**src/rtl/atm_pin_verifier_pkg.sv**
```systemverilog
// Shared types, widths and the stored-PIN rule for the ATM PIN verifier.
package atm_pin_verifier_pkg;

    localparam int DIGIT_W = 4;
    localparam int COD_W   = 5;
    localparam int TEMPO_W = 9;
    localparam int TRIES_W = 2;
    localparam int IDX_W   = 3;

    typedef enum logic [2:0] {
        ST_IDLE    = 3'd0,
        ST_COLLECT = 3'd1,
        ST_CHECK   = 3'd2,
        ST_GRANTED = 3'd3,
        ST_LOCKED  = 3'd4
    } state_e;

    // Stored PIN digit for slot idx of account cod: (cod + idx) mod 10.
    function automatic logic [DIGIT_W-1:0] stored_digit(input logic [COD_W-1:0] cod,
                                                        input logic [IDX_W-1:0] idx);
        logic [5:0] sum;
        sum = {1'b0, cod} + {3'b000, idx};
        return DIGIT_W'(sum % 6'd10);
    endfunction

endpackage

```
**src/rtl/atm_pin_verifier_if.sv**
```systemverilog
// Keypad/card front-end to PIN verifier bus; master drives entry, slave answers status.
interface atm_pin_verifier_if;
    import atm_pin_verifier_pkg::*;

    logic                card_valid;
    logic [COD_W-1:0]    cod;
    logic [DIGIT_W-1:0]  pin_digit;
    logic                digit_strobe;
    logic                confirm;
    logic                cancel;
    logic                auth_ok;
    logic                auth_fail;
    logic                locked;
    logic                timeout;
    logic [TRIES_W-1:0]  tries_left;
    logic [TEMPO_W-1:0]  tempo;

    modport master (
        output card_valid, cod, pin_digit, digit_strobe, confirm, cancel,
        input  auth_ok, auth_fail, locked, timeout, tries_left, tempo
    );

    modport slave (
        input  card_valid, cod, pin_digit, digit_strobe, confirm, cancel,
        output auth_ok, auth_fail, locked, timeout, tries_left, tempo
    );

endinterface

```
**src/rtl/atm_pin_verifier_rom.sv**
```systemverilog
// Combinational stored-PIN lookup: one instance per digit slot.
module atm_pin_rom
    import atm_pin_verifier_pkg::*;
(
    input  logic [COD_W-1:0]   cod,
    input  logic [IDX_W-1:0]   idx,
    output logic [DIGIT_W-1:0] digit
);

    assign digit = stored_digit(cod, idx);

endmodule

```
**src/rtl/atm_pin_verifier.sv**
```systemverilog
// ATM PIN verifier: session FSM, digit buffer, tries counter, idle timer and per-account lock bits.
module atm_pin_verifier
    import atm_pin_verifier_pkg::*;
#(
    parameter int PIN_LEN   = 4,
    parameter int MAX_TRIES = 3,
    parameter int TIMEOUT   = 300
)(
    input  logic                clk,
    input  logic                rst_n,
    atm_pin_verifier_if.slave   bus
);

    localparam int CNT_W = $clog2(PIN_LEN + 1);

    state_e                          state_r, state_s;
    logic [COD_W-1:0]                cod_r, cod_s;
    logic [CNT_W-1:0]                cnt_r, cnt_s;
    logic [PIN_LEN-1:0][DIGIT_W-1:0] buf_r, buf_s;
    logic [PIN_LEN-1:0][DIGIT_W-1:0] rom_s;
    logic [TRIES_W-1:0]              tries_r, tries_s;
    logic [TEMPO_W-1:0]              tempo_r, tempo_s;
    logic [31:0]                     lock_r, lock_s;
    logic                            fail_s, to_s, match_s;
    logic                            auth_ok_r, auth_fail_r, locked_r, timeout_r;

    for (genvar g = 0; g < PIN_LEN; g++) begin : g_rom
        atm_pin_rom u_rom (
            .cod   (cod_r),
            .idx   (IDX_W'(g)),
            .digit (rom_s[g])
        );
    end

    // Entry matches only when complete and every slot equals the stored digit.
    always_comb begin
        match_s = (cnt_r == CNT_W'(PIN_LEN));
        for (int i = 0; i < PIN_LEN; i++) begin
            match_s = match_s & (buf_r[i] == rom_s[i]);
        end
    end

    // Next-state and datapath updates; card removal overrides everything.
    always_comb begin
        state_s = state_r;
        cod_s   = cod_r;
        cnt_s   = cnt_r;
        buf_s   = buf_r;
        tries_s = tries_r;
        tempo_s = tempo_r;
        lock_s  = lock_r;
        fail_s  = 1'b0;
        to_s    = 1'b0;
        if (!bus.card_valid) begin
            state_s = ST_IDLE;
            cnt_s   = '0;
            tries_s = 2'd0;
            tempo_s = 9'd0;
        end else begin
            case (state_r)
                ST_IDLE: begin
                    cod_s = bus.cod;
                    cnt_s = '0;
                    buf_s = '0;
                    if (lock_r[bus.cod]) begin
                        state_s = ST_LOCKED;
                        tries_s = 2'd0;
                        tempo_s = 9'd0;
                    end else begin
                        state_s = ST_COLLECT;
                        tries_s = TRIES_W'(MAX_TRIES);
                        tempo_s = TEMPO_W'(TIMEOUT);
                    end
                end
                ST_COLLECT: begin
                    if (bus.cancel) begin
                        state_s = ST_IDLE;
                        tries_s = 2'd0;
                        tempo_s = 9'd0;
                    end else if (bus.confirm) begin
                        state_s = ST_CHECK;
                        tempo_s = 9'd0;
                    end else if (bus.digit_strobe && (bus.pin_digit <= 4'd9) &&
                                 (cnt_r < CNT_W'(PIN_LEN))) begin
                        for (int i = 0; i < PIN_LEN; i++) begin
                            if (cnt_r == CNT_W'(i)) begin
                                buf_s[i] = bus.pin_digit;
                            end else begin
                                buf_s[i] = buf_r[i];
                            end
                        end
                        cnt_s   = cnt_r + CNT_W'(1);
                        tempo_s = TEMPO_W'(TIMEOUT);
                    end else if (tempo_r == 9'd1) begin
                        to_s    = 1'b1;
                        state_s = ST_IDLE;
                        tries_s = 2'd0;
                        tempo_s = 9'd0;
                    end else begin
                        tempo_s = tempo_r - 9'd1;
                    end
                end
                ST_CHECK: begin
                    if (match_s) begin
                        state_s = ST_GRANTED;
                    end else begin
                        fail_s  = 1'b1;
                        tries_s = tries_r - 2'd1;
                        if (tries_r == 2'd1) begin
                            lock_s[cod_r] = 1'b1;
                            state_s       = ST_LOCKED;
                        end else begin
                            state_s = ST_COLLECT;
                            cnt_s   = '0;
                            buf_s   = '0;
                            tempo_s = TEMPO_W'(TIMEOUT);
                        end
                    end
                end
                ST_GRANTED: begin
                    state_s = ST_GRANTED;
                end
                ST_LOCKED: begin
                    state_s = ST_LOCKED;
                end
                default: begin
                    state_s = ST_IDLE;
                    cnt_s   = '0;
                    tries_s = 2'd0;
                    tempo_s = 9'd0;
                end
            endcase
        end
    end

    // State, datapath and registered status outputs.
    always_ff @(posedge clk or negedge rst_n) begin
        if (!rst_n) begin
            state_r     <= ST_IDLE;
            cod_r       <= 5'd0;
            cnt_r       <= '0;
            buf_r       <= '0;
            tries_r     <= 2'd0;
            tempo_r     <= 9'd0;
            lock_r      <= 32'd0;
            auth_ok_r   <= 1'b0;
            auth_fail_r <= 1'b0;
            locked_r    <= 1'b0;
            timeout_r   <= 1'b0;
        end else begin
            state_r     <= state_s;
            cod_r       <= cod_s;
            cnt_r       <= cnt_s;
            buf_r       <= buf_s;
            tries_r     <= tries_s;
            tempo_r     <= tempo_s;
            lock_r      <= lock_s;
            auth_ok_r   <= (state_s == ST_GRANTED);
            auth_fail_r <= fail_s;
            locked_r    <= (state_s == ST_LOCKED);
            timeout_r   <= to_s;
        end
    end

    assign bus.auth_ok    = auth_ok_r;
    assign bus.auth_fail  = auth_fail_r;
    assign bus.locked     = locked_r;
    assign bus.timeout    = timeout_r;
    assign bus.tries_left = tries_r;
    assign bus.tempo      = tempo_r;

endmodule
```
**src/flat_wrapper.sv**
```systemverilog
// flat-port wrapper written by rule: the top's interface ports become plain ports
module atm_pin_verifier_flat import atm_pin_verifier_pkg::*;
#(
    parameter int PIN_LEN   = 4,
    parameter int MAX_TRIES = 3,
    parameter int TIMEOUT   = 300
)
  (clk, rst_n, bus_card_valid, bus_cod, bus_pin_digit, bus_digit_strobe, bus_confirm, bus_cancel, bus_auth_ok, bus_auth_fail, bus_locked, bus_timeout, bus_tries_left, bus_tempo);
  atm_pin_verifier_if bus_i ();
  input  logic clk;
  input  logic rst_n;
  input wire logic [$bits(bus_i.card_valid)-1:0] bus_card_valid;
  input wire logic [$bits(bus_i.cod)-1:0] bus_cod;
  input wire logic [$bits(bus_i.pin_digit)-1:0] bus_pin_digit;
  input wire logic [$bits(bus_i.digit_strobe)-1:0] bus_digit_strobe;
  input wire logic [$bits(bus_i.confirm)-1:0] bus_confirm;
  input wire logic [$bits(bus_i.cancel)-1:0] bus_cancel;
  output wire logic [$bits(bus_i.auth_ok)-1:0] bus_auth_ok;
  output wire logic [$bits(bus_i.auth_fail)-1:0] bus_auth_fail;
  output wire logic [$bits(bus_i.locked)-1:0] bus_locked;
  output wire logic [$bits(bus_i.timeout)-1:0] bus_timeout;
  output wire logic [$bits(bus_i.tries_left)-1:0] bus_tries_left;
  output wire logic [$bits(bus_i.tempo)-1:0] bus_tempo;
  assign bus_i.card_valid = bus_card_valid;
  assign bus_i.cod = bus_cod;
  assign bus_i.pin_digit = bus_pin_digit;
  assign bus_i.digit_strobe = bus_digit_strobe;
  assign bus_i.confirm = bus_confirm;
  assign bus_i.cancel = bus_cancel;
  assign bus_auth_ok = bus_i.auth_ok;
  assign bus_auth_fail = bus_i.auth_fail;
  assign bus_locked = bus_i.locked;
  assign bus_timeout = bus_i.timeout;
  assign bus_tries_left = bus_i.tries_left;
  assign bus_tempo = bus_i.tempo;
  atm_pin_verifier #(.PIN_LEN(PIN_LEN), .MAX_TRIES(MAX_TRIES), .TIMEOUT(TIMEOUT)) u_core (.clk(clk), .rst_n(rst_n), .bus(bus_i));
endmodule
```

*ACTIVITY*. Say how many lines above contain "master", and give no words besides the number.

*YOUR RESPONSE*. 2